#### [What you have to do]
Among the records that follow, set down only the lines from the one containing "z[6] | z[7], z[2]" to the one containing "assign id_dest = dest;", both included, exactly.
Start of Block
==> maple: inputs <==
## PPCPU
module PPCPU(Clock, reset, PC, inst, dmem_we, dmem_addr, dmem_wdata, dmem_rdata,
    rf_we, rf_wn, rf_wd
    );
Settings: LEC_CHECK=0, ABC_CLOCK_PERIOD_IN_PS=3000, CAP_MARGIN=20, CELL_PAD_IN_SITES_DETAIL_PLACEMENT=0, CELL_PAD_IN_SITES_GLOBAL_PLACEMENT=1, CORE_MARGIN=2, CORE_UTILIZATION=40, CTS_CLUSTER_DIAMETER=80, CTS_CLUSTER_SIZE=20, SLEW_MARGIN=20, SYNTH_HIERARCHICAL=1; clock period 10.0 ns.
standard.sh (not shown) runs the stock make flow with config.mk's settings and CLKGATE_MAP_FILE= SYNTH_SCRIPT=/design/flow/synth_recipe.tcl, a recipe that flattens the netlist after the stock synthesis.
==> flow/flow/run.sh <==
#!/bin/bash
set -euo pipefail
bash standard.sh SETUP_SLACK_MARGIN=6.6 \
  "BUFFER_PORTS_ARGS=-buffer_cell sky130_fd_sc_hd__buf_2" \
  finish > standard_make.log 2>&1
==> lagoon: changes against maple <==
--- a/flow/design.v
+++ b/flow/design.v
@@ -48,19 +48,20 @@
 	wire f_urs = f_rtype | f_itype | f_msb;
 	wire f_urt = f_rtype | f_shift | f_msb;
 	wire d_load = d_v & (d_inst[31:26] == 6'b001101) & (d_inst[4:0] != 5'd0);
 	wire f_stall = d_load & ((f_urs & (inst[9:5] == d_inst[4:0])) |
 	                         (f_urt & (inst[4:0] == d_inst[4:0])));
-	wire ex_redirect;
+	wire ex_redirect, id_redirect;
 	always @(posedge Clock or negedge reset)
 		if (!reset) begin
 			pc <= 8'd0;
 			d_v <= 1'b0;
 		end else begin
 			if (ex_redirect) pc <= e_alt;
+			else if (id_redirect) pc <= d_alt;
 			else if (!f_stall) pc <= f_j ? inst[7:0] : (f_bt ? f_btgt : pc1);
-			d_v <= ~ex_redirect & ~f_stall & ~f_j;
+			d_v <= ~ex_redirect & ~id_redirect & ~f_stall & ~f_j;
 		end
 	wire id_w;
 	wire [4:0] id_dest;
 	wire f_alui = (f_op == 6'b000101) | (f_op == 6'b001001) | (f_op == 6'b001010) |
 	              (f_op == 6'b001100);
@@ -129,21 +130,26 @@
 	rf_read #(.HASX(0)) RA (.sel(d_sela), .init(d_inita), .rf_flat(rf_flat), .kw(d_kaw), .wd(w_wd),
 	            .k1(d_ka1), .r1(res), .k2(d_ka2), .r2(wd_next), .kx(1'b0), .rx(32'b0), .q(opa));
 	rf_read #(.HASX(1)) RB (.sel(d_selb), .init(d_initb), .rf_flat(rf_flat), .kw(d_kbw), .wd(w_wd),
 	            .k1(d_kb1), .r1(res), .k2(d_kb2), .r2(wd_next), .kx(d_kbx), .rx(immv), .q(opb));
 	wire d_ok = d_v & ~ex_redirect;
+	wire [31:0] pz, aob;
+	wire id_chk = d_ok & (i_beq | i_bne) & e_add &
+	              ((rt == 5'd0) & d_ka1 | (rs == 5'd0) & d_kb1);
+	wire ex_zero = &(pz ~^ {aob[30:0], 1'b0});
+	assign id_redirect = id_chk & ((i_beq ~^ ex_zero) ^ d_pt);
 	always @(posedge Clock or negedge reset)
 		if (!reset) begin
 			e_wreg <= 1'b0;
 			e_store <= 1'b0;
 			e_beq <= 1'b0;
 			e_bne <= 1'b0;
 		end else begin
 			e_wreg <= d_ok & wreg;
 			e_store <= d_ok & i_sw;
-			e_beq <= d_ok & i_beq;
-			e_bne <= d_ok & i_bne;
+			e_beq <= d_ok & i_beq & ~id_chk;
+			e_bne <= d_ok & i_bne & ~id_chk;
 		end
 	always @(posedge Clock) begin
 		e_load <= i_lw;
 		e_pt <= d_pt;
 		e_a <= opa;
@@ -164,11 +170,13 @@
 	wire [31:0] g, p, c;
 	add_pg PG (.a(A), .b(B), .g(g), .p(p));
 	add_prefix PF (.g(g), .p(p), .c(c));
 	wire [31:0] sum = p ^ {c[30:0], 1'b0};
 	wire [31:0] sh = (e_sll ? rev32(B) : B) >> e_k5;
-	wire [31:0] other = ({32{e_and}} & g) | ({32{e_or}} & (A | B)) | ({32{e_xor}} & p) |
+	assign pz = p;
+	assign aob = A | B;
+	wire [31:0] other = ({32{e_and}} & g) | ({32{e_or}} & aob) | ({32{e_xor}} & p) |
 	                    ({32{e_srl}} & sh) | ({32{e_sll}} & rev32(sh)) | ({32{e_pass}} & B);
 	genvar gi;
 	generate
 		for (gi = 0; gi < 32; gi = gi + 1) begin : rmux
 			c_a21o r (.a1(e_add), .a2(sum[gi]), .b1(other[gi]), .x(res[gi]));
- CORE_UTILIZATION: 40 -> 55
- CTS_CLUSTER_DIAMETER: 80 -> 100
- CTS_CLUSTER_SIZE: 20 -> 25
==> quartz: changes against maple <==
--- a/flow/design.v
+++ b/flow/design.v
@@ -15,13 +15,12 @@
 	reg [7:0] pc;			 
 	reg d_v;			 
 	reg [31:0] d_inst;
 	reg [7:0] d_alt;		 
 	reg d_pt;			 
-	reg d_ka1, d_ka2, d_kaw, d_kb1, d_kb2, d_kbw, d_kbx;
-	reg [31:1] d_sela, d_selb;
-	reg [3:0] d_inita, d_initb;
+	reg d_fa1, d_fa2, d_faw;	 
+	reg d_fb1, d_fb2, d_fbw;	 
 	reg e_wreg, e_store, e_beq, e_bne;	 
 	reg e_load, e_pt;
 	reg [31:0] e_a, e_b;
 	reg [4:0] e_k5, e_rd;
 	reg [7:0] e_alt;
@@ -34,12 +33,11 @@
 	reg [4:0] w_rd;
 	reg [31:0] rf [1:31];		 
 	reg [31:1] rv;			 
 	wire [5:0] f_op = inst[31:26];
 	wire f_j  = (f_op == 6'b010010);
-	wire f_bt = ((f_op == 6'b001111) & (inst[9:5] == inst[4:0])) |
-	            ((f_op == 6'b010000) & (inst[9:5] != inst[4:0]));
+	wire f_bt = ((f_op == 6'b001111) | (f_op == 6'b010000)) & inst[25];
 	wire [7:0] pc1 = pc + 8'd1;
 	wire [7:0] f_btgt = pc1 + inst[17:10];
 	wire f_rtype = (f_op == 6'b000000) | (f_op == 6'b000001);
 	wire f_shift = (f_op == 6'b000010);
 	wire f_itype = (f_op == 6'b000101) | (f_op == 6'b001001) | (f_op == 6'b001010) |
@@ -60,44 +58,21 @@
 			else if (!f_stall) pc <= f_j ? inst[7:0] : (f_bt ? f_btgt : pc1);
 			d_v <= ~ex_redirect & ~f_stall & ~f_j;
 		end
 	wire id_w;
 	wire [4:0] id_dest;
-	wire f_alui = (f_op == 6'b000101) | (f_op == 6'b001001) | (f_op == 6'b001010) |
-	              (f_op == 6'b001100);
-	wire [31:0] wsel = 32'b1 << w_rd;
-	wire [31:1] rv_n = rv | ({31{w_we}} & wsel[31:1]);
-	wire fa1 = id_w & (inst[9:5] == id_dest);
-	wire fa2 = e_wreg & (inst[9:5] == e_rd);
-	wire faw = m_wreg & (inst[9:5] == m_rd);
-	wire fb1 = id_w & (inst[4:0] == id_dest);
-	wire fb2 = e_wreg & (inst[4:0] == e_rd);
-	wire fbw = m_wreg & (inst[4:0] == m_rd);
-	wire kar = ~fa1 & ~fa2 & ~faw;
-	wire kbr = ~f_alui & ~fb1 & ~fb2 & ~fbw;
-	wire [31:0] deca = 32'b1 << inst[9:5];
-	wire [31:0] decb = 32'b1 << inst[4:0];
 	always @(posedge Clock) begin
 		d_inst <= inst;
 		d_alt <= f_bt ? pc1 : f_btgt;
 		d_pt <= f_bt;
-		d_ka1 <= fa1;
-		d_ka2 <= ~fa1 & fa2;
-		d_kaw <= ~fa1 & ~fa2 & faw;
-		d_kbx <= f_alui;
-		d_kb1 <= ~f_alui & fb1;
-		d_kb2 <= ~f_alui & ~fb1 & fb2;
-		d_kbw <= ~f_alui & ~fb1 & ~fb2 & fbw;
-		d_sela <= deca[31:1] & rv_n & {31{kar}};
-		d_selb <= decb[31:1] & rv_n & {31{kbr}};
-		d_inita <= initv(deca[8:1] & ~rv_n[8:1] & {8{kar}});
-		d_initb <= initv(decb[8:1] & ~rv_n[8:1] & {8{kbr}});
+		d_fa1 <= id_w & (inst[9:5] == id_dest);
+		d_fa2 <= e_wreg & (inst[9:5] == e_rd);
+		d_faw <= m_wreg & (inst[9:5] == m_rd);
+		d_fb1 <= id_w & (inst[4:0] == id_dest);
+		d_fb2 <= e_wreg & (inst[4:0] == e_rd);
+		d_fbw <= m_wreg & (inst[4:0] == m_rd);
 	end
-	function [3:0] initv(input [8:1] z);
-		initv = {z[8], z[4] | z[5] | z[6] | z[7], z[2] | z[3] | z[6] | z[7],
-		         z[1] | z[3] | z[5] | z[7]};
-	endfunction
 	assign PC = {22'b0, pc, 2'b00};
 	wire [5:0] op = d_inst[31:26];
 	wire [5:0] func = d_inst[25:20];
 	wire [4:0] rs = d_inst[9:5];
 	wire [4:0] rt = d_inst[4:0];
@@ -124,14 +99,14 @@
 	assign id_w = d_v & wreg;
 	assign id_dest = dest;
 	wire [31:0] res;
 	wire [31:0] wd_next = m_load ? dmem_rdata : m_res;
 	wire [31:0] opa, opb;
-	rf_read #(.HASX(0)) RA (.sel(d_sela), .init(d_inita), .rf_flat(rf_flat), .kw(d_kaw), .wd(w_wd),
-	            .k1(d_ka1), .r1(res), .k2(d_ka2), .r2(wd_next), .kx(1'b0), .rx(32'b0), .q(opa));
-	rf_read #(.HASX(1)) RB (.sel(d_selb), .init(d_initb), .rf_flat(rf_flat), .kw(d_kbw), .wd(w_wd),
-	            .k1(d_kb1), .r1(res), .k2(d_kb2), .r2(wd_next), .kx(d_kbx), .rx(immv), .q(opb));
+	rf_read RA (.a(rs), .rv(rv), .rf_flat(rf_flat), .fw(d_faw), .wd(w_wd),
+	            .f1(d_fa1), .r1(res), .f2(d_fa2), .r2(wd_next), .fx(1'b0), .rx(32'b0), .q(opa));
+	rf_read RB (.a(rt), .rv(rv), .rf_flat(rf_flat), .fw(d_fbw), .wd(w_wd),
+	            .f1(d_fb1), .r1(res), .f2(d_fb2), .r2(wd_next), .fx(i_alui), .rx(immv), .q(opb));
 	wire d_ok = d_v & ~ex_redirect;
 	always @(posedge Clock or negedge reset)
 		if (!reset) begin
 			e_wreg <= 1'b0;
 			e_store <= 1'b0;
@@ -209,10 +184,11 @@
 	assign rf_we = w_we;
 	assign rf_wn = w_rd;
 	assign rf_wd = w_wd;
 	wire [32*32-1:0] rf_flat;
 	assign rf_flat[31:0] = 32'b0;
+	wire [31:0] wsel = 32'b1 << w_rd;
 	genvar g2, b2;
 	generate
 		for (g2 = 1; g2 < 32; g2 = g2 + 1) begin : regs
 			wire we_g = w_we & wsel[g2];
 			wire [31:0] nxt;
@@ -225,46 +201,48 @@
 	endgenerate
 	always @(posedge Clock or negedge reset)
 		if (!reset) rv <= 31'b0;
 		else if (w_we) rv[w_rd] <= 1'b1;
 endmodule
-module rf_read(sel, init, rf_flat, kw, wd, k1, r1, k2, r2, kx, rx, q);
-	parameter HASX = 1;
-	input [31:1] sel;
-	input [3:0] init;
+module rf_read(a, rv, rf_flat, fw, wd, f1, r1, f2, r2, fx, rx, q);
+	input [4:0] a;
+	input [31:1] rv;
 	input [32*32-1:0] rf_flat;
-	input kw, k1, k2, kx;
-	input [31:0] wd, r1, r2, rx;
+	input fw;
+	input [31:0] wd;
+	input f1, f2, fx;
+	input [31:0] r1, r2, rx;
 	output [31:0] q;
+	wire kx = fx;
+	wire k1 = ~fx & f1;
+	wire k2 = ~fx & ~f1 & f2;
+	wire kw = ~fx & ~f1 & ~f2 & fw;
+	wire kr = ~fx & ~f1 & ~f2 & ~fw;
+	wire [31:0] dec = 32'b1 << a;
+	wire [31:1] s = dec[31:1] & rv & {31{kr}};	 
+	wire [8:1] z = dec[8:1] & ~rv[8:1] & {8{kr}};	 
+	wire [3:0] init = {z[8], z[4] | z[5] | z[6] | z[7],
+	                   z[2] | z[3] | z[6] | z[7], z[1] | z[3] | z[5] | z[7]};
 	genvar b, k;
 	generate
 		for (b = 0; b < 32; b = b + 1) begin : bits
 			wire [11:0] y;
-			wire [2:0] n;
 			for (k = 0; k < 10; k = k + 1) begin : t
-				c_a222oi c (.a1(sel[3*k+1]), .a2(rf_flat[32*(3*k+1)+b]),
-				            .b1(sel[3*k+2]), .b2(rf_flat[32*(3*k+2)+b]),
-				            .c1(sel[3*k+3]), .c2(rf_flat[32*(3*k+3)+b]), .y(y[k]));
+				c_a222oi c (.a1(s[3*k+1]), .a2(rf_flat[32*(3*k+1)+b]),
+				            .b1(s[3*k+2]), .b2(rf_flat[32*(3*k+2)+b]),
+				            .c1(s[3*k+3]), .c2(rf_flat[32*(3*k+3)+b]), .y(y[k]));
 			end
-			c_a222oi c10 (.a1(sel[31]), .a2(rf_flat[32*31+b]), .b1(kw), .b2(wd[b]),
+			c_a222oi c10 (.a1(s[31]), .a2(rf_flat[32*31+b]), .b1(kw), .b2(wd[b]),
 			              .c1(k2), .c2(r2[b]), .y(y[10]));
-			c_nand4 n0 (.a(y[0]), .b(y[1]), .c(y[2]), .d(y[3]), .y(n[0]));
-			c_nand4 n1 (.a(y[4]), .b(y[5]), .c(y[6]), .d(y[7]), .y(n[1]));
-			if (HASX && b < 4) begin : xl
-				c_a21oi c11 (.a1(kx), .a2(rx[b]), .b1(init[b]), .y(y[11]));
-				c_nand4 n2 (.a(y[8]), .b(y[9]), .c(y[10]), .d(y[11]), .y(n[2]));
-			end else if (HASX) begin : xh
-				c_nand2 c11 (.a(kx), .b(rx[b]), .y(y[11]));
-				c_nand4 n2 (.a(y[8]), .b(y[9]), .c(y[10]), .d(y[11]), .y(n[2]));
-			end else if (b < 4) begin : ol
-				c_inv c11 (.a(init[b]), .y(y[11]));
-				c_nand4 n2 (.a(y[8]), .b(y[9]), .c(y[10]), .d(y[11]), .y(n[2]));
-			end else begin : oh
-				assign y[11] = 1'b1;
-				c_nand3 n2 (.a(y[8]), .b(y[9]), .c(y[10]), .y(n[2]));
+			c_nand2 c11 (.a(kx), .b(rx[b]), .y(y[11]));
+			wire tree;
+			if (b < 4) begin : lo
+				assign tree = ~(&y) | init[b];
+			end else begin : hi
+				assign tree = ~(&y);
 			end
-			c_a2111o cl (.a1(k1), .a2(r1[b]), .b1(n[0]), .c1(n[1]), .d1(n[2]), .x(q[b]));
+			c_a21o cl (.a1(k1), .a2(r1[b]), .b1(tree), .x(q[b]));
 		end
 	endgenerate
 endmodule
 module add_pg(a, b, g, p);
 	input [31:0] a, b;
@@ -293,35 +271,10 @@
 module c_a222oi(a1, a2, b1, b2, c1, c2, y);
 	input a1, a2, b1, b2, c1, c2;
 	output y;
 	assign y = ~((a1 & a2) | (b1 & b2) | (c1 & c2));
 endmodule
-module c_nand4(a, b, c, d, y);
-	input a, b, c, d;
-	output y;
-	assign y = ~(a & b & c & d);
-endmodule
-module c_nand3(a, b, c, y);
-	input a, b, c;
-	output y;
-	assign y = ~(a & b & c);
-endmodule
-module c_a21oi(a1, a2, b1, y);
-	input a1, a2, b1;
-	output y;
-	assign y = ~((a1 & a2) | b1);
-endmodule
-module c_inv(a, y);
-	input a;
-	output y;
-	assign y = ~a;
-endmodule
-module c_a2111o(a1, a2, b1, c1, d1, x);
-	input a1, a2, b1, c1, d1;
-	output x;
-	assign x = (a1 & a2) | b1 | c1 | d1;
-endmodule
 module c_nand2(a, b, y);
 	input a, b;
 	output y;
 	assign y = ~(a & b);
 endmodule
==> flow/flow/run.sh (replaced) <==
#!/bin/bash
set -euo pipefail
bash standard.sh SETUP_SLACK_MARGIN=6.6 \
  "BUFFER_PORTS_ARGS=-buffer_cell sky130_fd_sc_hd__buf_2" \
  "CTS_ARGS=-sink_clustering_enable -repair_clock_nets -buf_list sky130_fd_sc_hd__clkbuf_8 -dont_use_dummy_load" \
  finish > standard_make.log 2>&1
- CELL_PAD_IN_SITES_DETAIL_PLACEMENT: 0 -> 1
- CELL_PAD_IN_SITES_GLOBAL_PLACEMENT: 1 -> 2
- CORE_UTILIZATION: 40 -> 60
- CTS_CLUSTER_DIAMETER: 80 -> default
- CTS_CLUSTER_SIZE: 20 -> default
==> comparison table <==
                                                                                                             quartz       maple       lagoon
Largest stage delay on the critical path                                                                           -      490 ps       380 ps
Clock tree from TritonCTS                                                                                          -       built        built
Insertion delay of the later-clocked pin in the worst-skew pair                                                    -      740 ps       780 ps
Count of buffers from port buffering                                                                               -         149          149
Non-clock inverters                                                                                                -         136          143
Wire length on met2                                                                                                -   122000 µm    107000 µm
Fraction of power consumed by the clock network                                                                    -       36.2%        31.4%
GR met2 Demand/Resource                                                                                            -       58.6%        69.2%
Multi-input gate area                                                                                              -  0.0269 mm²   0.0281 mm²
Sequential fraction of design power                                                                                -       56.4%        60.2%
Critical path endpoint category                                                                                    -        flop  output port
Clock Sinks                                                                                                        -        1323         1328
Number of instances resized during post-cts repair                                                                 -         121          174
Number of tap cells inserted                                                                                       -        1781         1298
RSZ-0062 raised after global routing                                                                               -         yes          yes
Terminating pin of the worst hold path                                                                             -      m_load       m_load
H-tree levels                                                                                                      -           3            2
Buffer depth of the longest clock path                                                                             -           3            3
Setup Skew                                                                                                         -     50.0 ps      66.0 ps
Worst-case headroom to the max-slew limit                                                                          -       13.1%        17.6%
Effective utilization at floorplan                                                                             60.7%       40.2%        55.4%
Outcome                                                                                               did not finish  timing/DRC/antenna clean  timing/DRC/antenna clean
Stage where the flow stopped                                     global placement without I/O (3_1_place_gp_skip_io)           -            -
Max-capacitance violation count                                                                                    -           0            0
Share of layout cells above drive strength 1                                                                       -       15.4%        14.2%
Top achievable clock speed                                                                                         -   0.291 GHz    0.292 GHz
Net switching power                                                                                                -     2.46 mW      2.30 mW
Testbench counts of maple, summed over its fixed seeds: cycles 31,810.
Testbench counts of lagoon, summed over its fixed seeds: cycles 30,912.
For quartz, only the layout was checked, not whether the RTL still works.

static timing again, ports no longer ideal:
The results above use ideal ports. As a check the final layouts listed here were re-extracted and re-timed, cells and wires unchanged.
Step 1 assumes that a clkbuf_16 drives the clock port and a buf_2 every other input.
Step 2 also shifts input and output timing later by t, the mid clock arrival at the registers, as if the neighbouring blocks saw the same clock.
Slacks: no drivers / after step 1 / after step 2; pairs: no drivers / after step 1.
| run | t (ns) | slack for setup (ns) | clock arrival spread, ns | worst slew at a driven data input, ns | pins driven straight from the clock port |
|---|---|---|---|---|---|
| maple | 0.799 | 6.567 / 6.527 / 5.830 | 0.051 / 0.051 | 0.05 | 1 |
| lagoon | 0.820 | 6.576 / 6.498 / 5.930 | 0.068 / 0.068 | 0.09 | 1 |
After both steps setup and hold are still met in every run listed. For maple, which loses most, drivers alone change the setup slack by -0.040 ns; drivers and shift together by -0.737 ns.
From an optimization exercise on the open Yosys and OpenROAD flow, aimed at small area; shortcuts taken in it are not production practice. In this exercise RTL edits were held to simulation tests only and were not proved equivalent to the original. Power is estimated from default activity; no workload was simulated.

==> flow/design.v (excerpt) <==
module lights(
    input clk,
    input rst,
    input rx,
    output tx,
    output [2*12-1:0] leds
    );
Settings: LEC_CHECK=0, CAP_MARGIN=20, CORE_MARGIN=2, CORE_UTILIZATION=70, SLEW_MARGIN=20; clock period 10.0 ns.
standard.sh (not shown) runs the stock make flow with config.mk's settings and CLKGATE_MAP_FILE= SYNTH_SCRIPT=/design/flow/synth_recipe.tcl, a recipe that flattens the netlist after the stock synthesis.
==> flow/flow/run.sh <==
#!/bin/bash
# The standard layout (standard.sh) with two changes:
#  - synthesis maps the logic with an area-oriented ABC script (flow/area.abc)
#    in place of ORFS's speed script; the standard flow's synthesis script is otherwise
#    used as is (same flip-flop mapping and register names);
#  - clock tree synthesis uses clkbuf_8 leaf clusters of at most 18 sinks and
#    no dummy loads.
# The make output goes to flow.log; ORFS keeps each step's log in orfs/logs.
set -euo pipefail
here=$(pwd)
cat > "$here/area_synth.tcl" <<TCL
proc abc {args} {
    set i [lsearch -exact \$args -script]
    if {\$i >= 0} { lset args [expr {\$i + 1}] $here/flow/area.abc }
    yosys abc {*}\$args
}
source $here/synth_recipe.tcl
TCL
sed "s#SYNTH_SCRIPT=[^ ]*#SYNTH_SCRIPT=$here/area_synth.tcl#" standard.sh > area_standard.sh
export CTS_ARGS="-sink_clustering_enable -repair_clock_nets -dont_use_dummy_load -buf_list {sky130_fd_sc_hd__clkbuf_4 sky130_fd_sc_hd__clkbuf_8} -sink_clustering_size 12 -sink_clustering_max_diameter 40"
export BUFFER_PORTS_ARGS="-buffer_cell sky130_fd_sc_hd__buf_1"
bash area_standard.sh > flow.log 2>&1
==> flow/flow/area.abc <==
strash
&get -n
&deepsyn -T 60
&put
dc2
strash
dch -f
map -a
mfs2
strash
dc2
strash
dch -f
map -a
mfs2
strash
dc2
dch -f
map -a
topo
The starting point finished with timing, DRC and antenna clean.
Then changed:
==> flow/flow/run.sh (replaced) <==
#!/bin/bash
# The standard layout (standard.sh) with three changes:
#  - synthesis maps the logic with an area-oriented ABC script (flow/area.abc)
#    in place of ORFS's speed script; the standard flow's synthesis script is otherwise
#    used as is (same flip-flop mapping and register names);
#  - ports are buffered with buf_1 (BUFFER_PORTS_ARGS);
#  - clock tree synthesis uses clkbuf_8 leaf clusters of at most 18 sinks
#    within 60 um and no dummy loads.
# The make output goes to flow.log; ORFS keeps each step's log in orfs/logs.
set -euo pipefail
here=$(pwd)
cat > "$here/area_synth.tcl" <<TCL
proc abc {args} {
    set i [lsearch -exact \$args -script]
    if {\$i >= 0} { lset args [expr {\$i + 1}] $here/flow/area.abc }
    yosys abc {*}\$args
}
source $here/synth_recipe.tcl
TCL
sed "s#SYNTH_SCRIPT=[^ ]*#SYNTH_SCRIPT=$here/area_synth.tcl#" standard.sh > area_standard.sh
export CTS_ARGS="-sink_clustering_enable -repair_clock_nets -dont_use_dummy_load -buf_list sky130_fd_sc_hd__clkbuf_8 -sink_clustering_size 18 -sink_clustering_max_diameter 60"
export BUFFER_PORTS_ARGS="-buffer_cell sky130_fd_sc_hd__buf_1"
bash area_standard.sh > flow.log 2>&1
Power fell by a few percent.
Non-clock buffer count does not change.
Core utilization fell by 1.4 points.
Cell area fell slightly.
Die area does not change.
Setup slack gains 0.12 ns.
Then changed:
==> flow/flow/run.sh (replaced) <==
#!/bin/bash
# The standard layout (standard.sh) with two changes:
#  - synthesis maps the logic with an area-oriented ABC script (flow/area.abc)
#    in place of ORFS's speed script; the standard flow's synthesis script is otherwise
#    used as is (same flip-flop mapping and register names);
#  - clock tree synthesis uses clkbuf_8 leaf clusters of at most 18 sinks and
#    no dummy loads.
# The make output goes to flow.log; ORFS keeps each step's log in orfs/logs.
set -euo pipefail
here=$(pwd)
cat > "$here/area_synth.tcl" <<TCL
proc abc {args} {
    set i [lsearch -exact \$args -script]
    if {\$i >= 0} { lset args [expr {\$i + 1}] $here/flow/area.abc }
    yosys abc {*}\$args
}
source $here/synth_recipe.tcl
TCL
sed "s#SYNTH_SCRIPT=[^ ]*#SYNTH_SCRIPT=$here/area_synth.tcl#" standard.sh > area_standard.sh
export CTS_ARGS="-sink_clustering_enable -repair_clock_nets -dont_use_dummy_load -buf_list sky130_fd_sc_hd__clkbuf_8 -sink_clustering_size 20 -sink_clustering_max_diameter 45"
bash area_standard.sh > flow.log 2>&1
==> flow/flow/area.abc (replaced) <==
strash
dch -f
map -a
mfs2
strash
dch -f
map -a
mfs2
strash
dch -f
map -a
topo
What happened:
- The changed run passed the timing, design-rule and antenna checks
- global-route usage grows by 0.98 points
- combinational power climbs by about a fifth
- total power rises by a few percent

[re-timing with driven ports]
No port has a modelled driver above. Below, the same layouts with a new extraction and two added sets of constraints.
Step 1: set_driving_cell puts a clkbuf_16 on clk and a buf_2 on each other input, an assumption about the parent block.
Step 2 moves the port delays by t, midway between the first and last clock arrival at a register: inputs arrive t later, outputs are due t later. That takes back most of the time a late clock gives input paths.
Slacks: ideal / step 1 / step 2; pairs: ideal / step 1.
run	shift t [ns]	setup slack, ns	worst hold slack (ns)
the first run	0.826	1.939 / 1.880 / 2.706	0.282 / 0.282 / 0.282
the second run	0.780	2.060 / 2.003 / 2.783	0.290 / 0.290 / 0.290
the third run	0.790	2.091 / 2.032 / 2.822	0.277 / 0.277 / 0.277
After both steps every run listed still meets setup and hold.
End of Block
#### [Task response]
-		initv = {z[8], z[4] | z[5] | z[6] | z[7], z[2] | z[3] | z[6] | z[7],
-		         z[1] | z[3] | z[5] | z[7]};
-	endfunction
 	assign PC = {22'b0, pc, 2'b00};
 	wire [5:0] op = d_inst[31:26];
 	wire [5:0] func = d_inst[25:20];
 	wire [4:0] rs = d_inst[9:5];
 	wire [4:0] rt = d_inst[4:0];
@@ -124,14 +99,14 @@
 	assign id_w = d_v & wreg;
 	assign id_dest = dest;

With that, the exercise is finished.